Actually thinking more, it's probably more maintainable if we just modify the default scale range to include small non zero values. (It'll be slightly less precise than condition encoding, but it will add way less complexity to the system.)
The relevant code is here. https://github.com/vega/vega-lite/blob/next/src/compile/scale/range.ts#L453
The question is what should be the property names for these min size for zero?
Note that we already have config.scale.minBandSize/minStrokeWidth/minFontSize/minSize
to represent min range for size scale when zero
is false
.
So we're adding its counter part to handle min range when zero is true.
Design Decision 1: What's the name for the new config?

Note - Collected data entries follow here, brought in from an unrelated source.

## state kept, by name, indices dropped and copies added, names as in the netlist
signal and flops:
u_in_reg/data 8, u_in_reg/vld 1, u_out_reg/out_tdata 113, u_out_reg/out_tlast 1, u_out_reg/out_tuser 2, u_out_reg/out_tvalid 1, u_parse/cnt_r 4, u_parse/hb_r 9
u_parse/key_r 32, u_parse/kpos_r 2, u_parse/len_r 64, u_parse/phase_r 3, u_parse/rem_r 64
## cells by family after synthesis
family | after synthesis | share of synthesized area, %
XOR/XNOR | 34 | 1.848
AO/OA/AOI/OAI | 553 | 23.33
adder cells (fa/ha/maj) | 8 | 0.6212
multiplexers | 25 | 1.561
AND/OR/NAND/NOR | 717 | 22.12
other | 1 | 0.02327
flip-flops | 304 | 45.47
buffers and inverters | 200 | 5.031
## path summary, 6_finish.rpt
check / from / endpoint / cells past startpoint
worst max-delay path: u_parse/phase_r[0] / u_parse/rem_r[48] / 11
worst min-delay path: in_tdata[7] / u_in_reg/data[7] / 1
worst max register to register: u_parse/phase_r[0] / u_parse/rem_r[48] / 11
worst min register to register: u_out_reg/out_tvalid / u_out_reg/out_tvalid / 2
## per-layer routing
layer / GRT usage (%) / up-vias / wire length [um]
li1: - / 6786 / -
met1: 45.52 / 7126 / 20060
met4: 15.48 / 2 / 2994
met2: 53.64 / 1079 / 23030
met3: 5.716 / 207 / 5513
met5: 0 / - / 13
### config.mk
export PLATFORM = sky130hd
export DESIGN_NAME = mbt_cell
export DESIGN_NICKNAME = d
export VERILOG_FILES = /design/src/sv/assert_macros.svh /design/src/sv/mbt_pkg.sv /design/src/sv/mbt_cell.sv
export SDC_FILE = /design/constraint.sdc
export NUM_CORES = 1
export LEC_CHECK = 0
export ABC_CLOCK_PERIOD_IN_PS = 2600
export BUFFER_PORTS_ARGS = -buffer_cell sky130_fd_sc_hd__buf_4
export CORE_MARGIN = 1.5
export CORE_UTILIZATION = 44
export DETAILED_ROUTE_END_ITERATION = 8
export PLACE_DENSITY = 0.85
export REMOVE_ABC_BUFFERS = 1
export SLEW_MARGIN = 20
export SYNTH_ARGS = -nofsm -noshare
export SYNTH_HDL_FRONTEND = slang
export SYNTH_SLANG_ARGS = --single-unit
### constraint.sdc
create_clock -name clk -period 2.6 [get_ports clk]
set_input_delay 0.26 -clock clk [delete_from_list [all_inputs] [get_ports clk]]
set_output_delay 0.26 -clock clk [all_outputs]
set_load 0.01 [all_outputs]
<file path="config.mk">
export PLATFORM = sky130hd
export DESIGN_NAME = infix_to_postfix_shunting_yard
export DESIGN_NICKNAME = d
export VERILOG_FILES = /design/src/sv/syard_pkg.sv /design/src/sv/syard_cell.sv /design/src/sv/syard_ctrl.sv /design/src/sv/infix_to_postfix_shunting_yard.sv
export SDC_FILE = /design/constraint.sdc
export NUM_CORES = 1
export LEC_CHECK = 0
export BUFFER_PORTS_ARGS = -buffer_cell sky130_fd_sc_hd__buf_2
export CORE_AREA = 2 2 191 193
export CTS_BUF_LIST = sky130_fd_sc_hd__clkbuf_8
export DETAILED_ROUTE_END_ITERATION = 8
export DIE_AREA = 0 0 193 195
export SLEW_MARGIN = 25
export SYNTH_ARGS = -nofsm -noshare
export SYNTH_HDL_FRONTEND = slang
export SYNTH_HIERARCHICAL = 1
export SYNTH_SLANG_ARGS = --single-unit
</file>
<file path="constraint.sdc">
create_clock -name clk -period 9.1 [get_ports clk]
set_input_delay 1.82 -clock clk [delete_from_list [all_inputs] [get_ports clk]]
set_output_delay 1.82 -clock clk [all_outputs]
set_load 0.02 [all_outputs]
</file>
<file path="src/sv/syard_pkg.sv">
// Shared types, constants and helper functions for the shunting-yard converter.
package syard_pkg;

  localparam int STACK_DEPTH = 32;
  localparam int CNT_W       = $clog2(STACK_DEPTH + 1);

  typedef logic [7:0]       sym_t;
  typedef logic [CNT_W-1:0] count_t;

  localparam count_t DEPTH_CNT = count_t'(STACK_DEPTH);
  localparam count_t TWO_CNT   = count_t'(2);

  localparam sym_t CH_OPEN  = 8'h28;
  localparam sym_t CH_CLOSE = 8'h29;
  localparam sym_t CH_PLUS  = 8'h2B;
  localparam sym_t CH_MINUS = 8'h2D;
  localparam sym_t CH_STAR  = 8'h2A;
  localparam sym_t CH_SLASH = 8'h2F;
  localparam sym_t CH_PCT   = 8'h25;

  typedef enum logic [1:0] {
    STAT_SYMBOL    = 2'd0,
    STAT_DONE      = 2'd1,
    STAT_OVERFLOW  = 2'd2,
    STAT_UNMATCHED = 2'd3
  } status_t;

  typedef enum logic {
    FSM_IDLE,
    FSM_WORK
  } fsm_state_t;

  typedef struct packed {
    sym_t in_symbol;
    logic end_of_expr;
  } in_item_t;

  typedef struct packed {
    sym_t    out_symbol;
    status_t status;
    logic    last;
  } out_item_t;

  typedef struct packed {
    logic push;
    logic pop;
    sym_t data;
  } stack_op_t;

  function automatic logic is_alnum(input sym_t c);
    return (c inside {[8'h30:8'h39], [8'h41:8'h5A], [8'h61:8'h7A]});
  endfunction

  // A stacked open paren ranks below every operator.
  function automatic logic [1:0] prec_of(input sym_t c);
    logic [1:0] p;
    if (c == CH_OPEN) begin
      p = 2'd0;
    end else if (c inside {CH_PLUS, CH_MINUS}) begin
      p = 2'd1;
    end else if (c inside {CH_STAR, CH_SLASH, CH_PCT}) begin
      p = 2'd2;
    end else begin
      p = 2'd3;
    end
    return p;
  endfunction

endpackage

</file>
<file path="src/sv/syard_cell.sv">
// One entry of the operator stack; shifts toward its neighbors on push and pop.
module syard_cell (
  input  logic               clk,
  input  syard_pkg::stack_op_t op,
  input  syard_pkg::sym_t    from_above,
  input  syard_pkg::sym_t    from_below,
  output syard_pkg::sym_t    value
);
  import syard_pkg::*;

  // Push moves everything one place deeper, pop moves everything one place up.
  always_ff @(posedge clk) begin
    if (op.push) begin
      value <= from_above;
    end else if (op.pop) begin
      value <= from_below;
    end
  end

endmodule

</file>
<file path="src/sv/syard_ctrl.sv">
// Sequencer: takes an item, steps the stack one pop or push a cycle while the output is free, registers results.
module syard_ctrl (
  input  logic                  clk,
  input  logic                  rst,
  input  logic                  char_valid,
  output logic                  char_stall,
  input  syard_pkg::in_item_t   char_item,
  output logic                  post_valid,
  input  logic                  post_stall,
  output syard_pkg::out_item_t  post_item,
  input  syard_pkg::sym_t       top0,
  input  syard_pkg::sym_t       top1,
  output syard_pkg::stack_op_t  op
);
  import syard_pkg::*;

  fsm_state_t state, state_next;
  count_t     count;
  in_item_t   cur;
  logic       can_load;
  logic       emit;
  logic       finish;
  out_item_t  emit_item;
  logic [1:0] prec_in;
  logic       deep;

  assign char_stall = (state != FSM_IDLE);
  assign can_load   = !post_valid || !post_stall;
  assign prec_in    = prec_of(cur.in_symbol);
  assign deep       = (count >= TWO_CNT);

  always_comb begin
    state_next = state;
    case (state)
      FSM_IDLE: begin
        if (char_valid) state_next = FSM_WORK;
      end
      FSM_WORK: begin
        if (finish) state_next = FSM_IDLE;
      end
      default: state_next = FSM_IDLE;
    endcase
  end

  // One stack action per cycle, taken only when the output register is free.
  always_comb begin
    op        = '0;
    op.data   = cur.in_symbol;
    emit      = 1'b0;
    finish    = 1'b0;
    emit_item = '{out_symbol: '0, status: STAT_SYMBOL, last: 1'b0};
    if (state == FSM_WORK && can_load) begin
      if (cur.end_of_expr) begin
        if (count != '0) begin
          op.pop = 1'b1;
          if (top0 != CH_OPEN) begin
            emit                 = 1'b1;
            emit_item.out_symbol = top0;
          end
        end else begin
          emit             = 1'b1;
          emit_item.status = STAT_DONE;
          emit_item.last   = 1'b1;
          finish           = 1'b1;
        end
      end else if (is_alnum(cur.in_symbol)) begin
        emit                 = 1'b1;
        emit_item.out_symbol = cur.in_symbol;
        emit_item.last       = 1'b1;
        finish               = 1'b1;
      end else if (cur.in_symbol == CH_OPEN) begin
        finish = 1'b1;
        if (count < DEPTH_CNT) begin
          op.push = 1'b1;
        end else begin
          emit             = 1'b1;
          emit_item.status = STAT_OVERFLOW;
          emit_item.last   = 1'b1;
        end
      end else if (cur.in_symbol == CH_CLOSE) begin
        if (count != '0) begin
          op.pop = 1'b1;
          if (top0 == CH_OPEN) begin
            finish = 1'b1;
          end else begin
            emit                 = 1'b1;
            emit_item.out_symbol = top0;
            emit_item.last       = deep && (top1 == CH_OPEN);
          end
        end else begin
          emit             = 1'b1;
          emit_item.status = STAT_UNMATCHED;
          emit_item.last   = 1'b1;
          finish           = 1'b1;
        end
      end else begin
        if (count != '0 && prec_in <= prec_of(top0)) begin
          op.pop               = 1'b1;
          emit                 = 1'b1;
          emit_item.out_symbol = top0;
          emit_item.last       = !(deep && prec_in <= prec_of(top1));
        end else if (count < DEPTH_CNT) begin
          op.push = 1'b1;
          finish  = 1'b1;
        end else begin
          emit             = 1'b1;
          emit_item.status = STAT_OVERFLOW;
          emit_item.last   = 1'b1;
          finish           = 1'b1;
        end
      end
    end
  end

  always_ff @(posedge clk) begin
    if (rst) begin
      state      <= FSM_IDLE;
      count      <= '0;
      post_valid <= 1'b0;
    end else begin
      state <= state_next;
      if (op.push) begin
        count <= count + count_t'(1);
      end else if (op.pop) begin
        count <= count - count_t'(1);
      end
      if (can_load) begin
        post_valid <= emit;
      end
    end
  end

  always_ff @(posedge clk) begin
    if (state == FSM_IDLE && char_valid) begin
      cur <= char_item;
    end
    if (can_load && emit) begin
      post_item <= emit_item;
    end
  end

endmodule

</file>
<file path="src/sv/infix_to_postfix_shunting_yard.sv">
// Top level of the infix-to-postfix converter: sequencer plus operator stack cell chain.
//
// Converts a stream of infix characters into postfix order by the shunting-yard
// method. Each char item is one ASCII code, or an end mark that flushes the
// operator stack and then sends a completion result. Letters and digits come
// straight out; '(' is stacked; ')' sends stacked operators back out up to the
// matching '(' (an unmatched ')' empties the stack and reports status 3); any
// other code is an operator that first sends out every stacked operator of
// equal or higher precedence, then is stacked. A push onto a full stack drops
// the symbol and reports status 2. The last result caused by an item carries
// last = 1; an item may cause no result at all (a stacked '(' or an operator
// that pops nothing). The stack is a chain of STACK_DEPTH cells with the top
// at cell 0; every push or pop shifts the whole chain by one place. The
// sequencer takes one item, then performs its stack actions one at a time
// (each pop, the final push or the single emitted result). Each result sits
// in an output register, and a stalled output holds the sequencer until that
// register frees up.
module infix_to_postfix_shunting_yard (
  input  logic                 clk,
  input  logic                 rst,
  input  logic                 char_valid,
  output logic                 char_stall,
  input  syard_pkg::in_item_t  char_item,
  output logic                 post_valid,
  input  logic                 post_stall,
  output syard_pkg::out_item_t post_item
);
  import syard_pkg::*;

  stack_op_t op;
  sym_t      cell_val [STACK_DEPTH];

  // Sequencer: owns the stack count and the output register.
  syard_ctrl u_ctrl (
    .clk        (clk),
    .rst        (rst),
    .char_valid (char_valid),
    .char_stall (char_stall),
    .char_item  (char_item),
    .post_valid (post_valid),
    .post_stall (post_stall),
    .post_item  (post_item),
    .top0       (cell_val[0]),
    .top1       (cell_val[1]),
    .op         (op)
  );

  // Operator stack: cell 0 is the top, pushes enter there and shift deeper.
  for (genvar i = 0; i < STACK_DEPTH; i++) begin : g_cell
    sym_t above;
    sym_t below;
    if (i == 0) begin : g_top
      assign above = op.data;
    end else begin : g_mid_above
      assign above = cell_val[i-1];
    end
    if (i == STACK_DEPTH - 1) begin : g_bottom
      assign below = '0;
    end else begin : g_mid_below
      assign below = cell_val[i+1];
    end
    syard_cell u_cell (
      .clk        (clk),
      .op         (op),
      .from_above (above),
      .from_below (below),
      .value      (cell_val[i])
    );
  end

endmodule

</file>
`src/mf3_pkg.sv`:
```
`timescale 1ns / 1ps
`default_nettype none
package mf3_pkg;

    localparam int PIX_W         = 8;
    localparam int ROW_W         = 12;
    localparam int COL_W         = 10;
    localparam int FW_W          = 11;
    localparam int FH_W          = 13;
    localparam int MAX_HEIGHT    = 4096;
    localparam int DEF_MAX_WIDTH = 1024;
    localparam int RST_WIDTH     = 1024;
    localparam int RST_HEIGHT    = 1024;
    localparam int CFG_IDX_W     = 1;
    localparam int CFG_DATA_W    = 13;
    localparam int OUT_DATA_W    = 32;

    localparam logic [CFG_IDX_W-1:0] REG_FRAME_WIDTH  = 1'b0;
    localparam logic [CFG_IDX_W-1:0] REG_FRAME_HEIGHT = 1'b1;

    typedef logic [PIX_W-1:0] t_pix;

    // One median request: 3x3 window snapshot, in-frame mask and tags
    typedef struct packed {
        t_pix [8:0]       vals;
        logic [8:0]       mask;
        logic [ROW_W-1:0] row;
        logic [COL_W-1:0] col;
        logic             last;
    } t_job;

endpackage
`default_nettype wire

```
`src/mf3_median.sv`:
```
`timescale 1ns / 1ps
`default_nettype none
module mf3_median (
    input  wire logic                      i_clk,
    input  wire logic                      i_rst_n,
    input  wire logic                      i_job_valid,
    output logic                           o_job_ready,
    input  wire mf3_pkg::t_job             i_job,
    output logic                           o_valid,
    input  wire logic                      i_ready,
    output mf3_pkg::t_pix                  o_med,
    output logic [mf3_pkg::ROW_W-1:0]      o_row,
    output logic [mf3_pkg::COL_W-1:0]      o_col,
    output logic                           o_last
);
    import mf3_pkg::*;

    logic             r1_v, r2_v, r_ov;
    t_job             r1_job;
    t_pix             r2_lo, r2_hi, r_med;
    logic [ROW_W-1:0] r2_row, r_row;
    logic [COL_W-1:0] r2_col, r_col;
    logic             r2_last, r_last;
    logic             out_free, m2_free, m1_free;

    assign out_free    = !r_ov || i_ready;
    assign m2_free     = !r2_v || out_free;
    assign m1_free     = !r1_v || m2_free;
    assign o_job_ready = m1_free;

    // rank of each masked value, ties broken by position
    logic [3:0]       rank [9];
    logic [3:0]       cnt, half, lo_rank;
    t_pix             lo, hi;
    logic [PIX_W:0]   sum;

    always_comb begin
        cnt = '0;
        for (int k = 0; k < 9; k++) begin
            cnt = cnt + 4'(r1_job.mask[k]);
        end
        for (int i = 0; i < 9; i++) begin
            rank[i] = '0;
            for (int j = 0; j < 9; j++) begin
                if (j != i && r1_job.mask[j] &&
                    (r1_job.vals[j] < r1_job.vals[i] ||
                     (r1_job.vals[j] == r1_job.vals[i] && j < i))) begin
                    rank[i] = rank[i] + 4'd1;
                end
            end
        end
        half    = cnt >> 1;
        lo_rank = cnt[0] ? half : half - 4'd1;
        lo = '0;
        hi = '0;
        for (int i = 0; i < 9; i++) begin
            if (r1_job.mask[i] && rank[i] == half) begin
                hi = hi | r1_job.vals[i];
            end
            if (r1_job.mask[i] && rank[i] == lo_rank) begin
                lo = lo | r1_job.vals[i];
            end
        end
    end

    assign sum = {1'b0, r2_lo} + {1'b0, r2_hi};

    always_ff @(posedge i_clk) begin
        if (!i_rst_n) begin
            r1_v <= 1'b0;
            r2_v <= 1'b0;
            r_ov <= 1'b0;
        end else begin
            if (m1_free) begin
                r1_v <= i_job_valid;
            end
            if (m2_free) begin
                r2_v <= r1_v;
            end
            if (out_free) begin
                r_ov <= r2_v;
            end
        end
    end

    always_ff @(posedge i_clk) begin
        if (m1_free) begin
            r1_job <= i_job;
        end
        if (m2_free) begin
            r2_lo   <= lo;
            r2_hi   <= hi;
            r2_row  <= r1_job.row;
            r2_col  <= r1_job.col;
            r2_last <= r1_job.last;
        end
        if (out_free) begin
            r_med  <= sum[PIX_W:1];
            r_row  <= r2_row;
            r_col  <= r2_col;
            r_last <= r2_last;
        end
    end

    assign o_valid = r_ov;
    assign o_med   = r_med;
    assign o_row   = r_row;
    assign o_col   = r_col;
    assign o_last  = r_last;

endmodule
`default_nettype wire

```
===== src/sv/csvfs_back.sv =====
// Back end: expands queue entries into results and holds the output register.
module csvfs_back import csvfs_pkg::*; (
  input  logic       clk,
  input  logic       rst,
  input  logic       q_not_empty,
  input  entry_t     q_head,
  output logic       q_pop,
  output logic       out_valid,
  input  logic       out_ready,
  output logic [1:0] out_kind,
  output logic [7:0] out_byte,
  output logic [7:0] out_index,
  output logic       out_last
);

  logic err_sent;
  logic load;
  logic first_err;

  assign load = q_not_empty && (!out_valid || out_ready);
  assign first_err = q_head.pre_err && !err_sent;
  assign q_pop = load && !first_err;

  always_ff @(posedge clk) begin
    if (rst) begin
      out_valid <= 1'b0;
      err_sent <= 1'b0;
    end else begin
      if (load) begin
        out_valid <= 1'b1;
        err_sent <= first_err;
      end else if (out_ready) begin
        out_valid <= 1'b0;
      end
    end
  end

  always_ff @(posedge clk) begin
    if (load) begin
      out_index <= q_head.index;
      if (first_err) begin
        out_kind <= KIND_ERROR;
        out_byte <= 8'd0;
        out_last <= 1'b0;
      end else begin
        out_kind <= q_head.kind;
        out_byte <= q_head.data;
        out_last <= 1'b1;
      end
    end
  end

endmodule


===== src/sv/csv_field_splitter_top.sv =====
// Top level of the CSV field splitter: front end, entry queue and back end.
// Accepts one byte per cycle; each result is held in the queue and then in the output register.
// A byte can give two results, a quote error and then its line result, each its own output transfer.
// The front end stalls only when the four-entry queue is full.
// Synchronous active-high reset restores separator 44, quote 34, empty state.
module csv_field_splitter_top import csvfs_pkg::*; (
  input  logic        clk,
  input  logic        rst,
  input  logic        cfg_we,
  input  logic        cfg_addr,
  input  logic [7:0]  cfg_wdata,
  input  logic        s_axis_tvalid,
  output logic        s_axis_tready,
  input  logic [7:0]  s_axis_tdata,   // [7:0] data_byte
  input  logic        s_axis_tlast,   // end_of_data
  output logic        m_axis_tvalid,
  input  logic        m_axis_tready,
  output logic [15:0] m_axis_tdata,   // [7:0] field_byte, [15:8] field_index
  output logic [1:0]  m_axis_tuser,   // [1:0] result_kind
  output logic        m_axis_tlast    // is_last
);

  logic   push;
  entry_t push_entry;
  logic   q_full;
  logic   q_pop;
  logic   q_not_empty;
  entry_t q_head;

  csvfs_front u_front (
    .clk        (clk),
    .rst        (rst),
    .cfg_we     (cfg_we),
    .cfg_addr   (cfg_addr),
    .cfg_wdata  (cfg_wdata),
    .in_valid   (s_axis_tvalid),
    .in_ready   (s_axis_tready),
    .in_byte    (s_axis_tdata),
    .in_eod     (s_axis_tlast),
    .q_full     (q_full),
    .push       (push),
    .push_entry (push_entry)
  );

  csvfs_queue u_queue (
    .clk        (clk),
    .rst        (rst),
    .push       (push),
    .push_entry (push_entry),
    .full       (q_full),
    .pop        (q_pop),
    .not_empty  (q_not_empty),
    .head       (q_head)
  );

  csvfs_back u_back (
    .clk         (clk),
    .rst         (rst),
    .q_not_empty (q_not_empty),
    .q_head      (q_head),
    .q_pop       (q_pop),
    .out_valid   (m_axis_tvalid),
    .out_ready   (m_axis_tready),
    .out_kind    (m_axis_tuser),
    .out_byte    (m_axis_tdata[7:0]),
    .out_index   (m_axis_tdata[15:8]),
    .out_last    (m_axis_tlast)
  );

endmodule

a) config.scale.minBandSizeWithZero
b) config.scale.minBandSizeForDomainWithZero
c) config.scale.zeroBandSize
d) config.scale.bandSizeForZero
(Same pattern for strokeWidth/fontSize/size
)
I like c) for brevity.
Design Decision 2: Do we rename existing config for when zero
= false
a) do 1a and rename config.scale.minBandSize
to config.scale.minBandSizeWithoutZero
+ make backward compatible migration (remove old prop from the type, but add a step to migrate)
b) 1b and rename config.scale.minBandSize
to config.scale.minBandSizeForDomainWithoutZero
+ make backward compatible migration
c) do 1c and rename config.scale.minBandSize
to config.scale.minNonZeroBandSize
.
d) Keep existing name -- (Don't introduce breaking change)
I think if we wanna rename c) is probably the best, but honestly it's not worth the breaking change, so probably d).
Design Decision 3: Determine min size for bandSize/strokeWidth/fontSize/size
- I'll defer to @yhoonkim to determine.
cc: @domoritz @yhoonkim Any preference for decision 1-2?
So, first off it's important to know that size encoding is actually not perceptually linear. This means that people cannot compare ratios of sizes. Therefore, I think it's totally okay to have symbol size start at some value.
How about we do 1b) and the new config (minBandSizeForDomainWithZero
) overrides the existing config (minBandSize
) for the case where the domain includes zero? Then we don't break backwards compatibility. If you prefer 1c), I am okay with that but would still not introduce a breaking change to the existing property.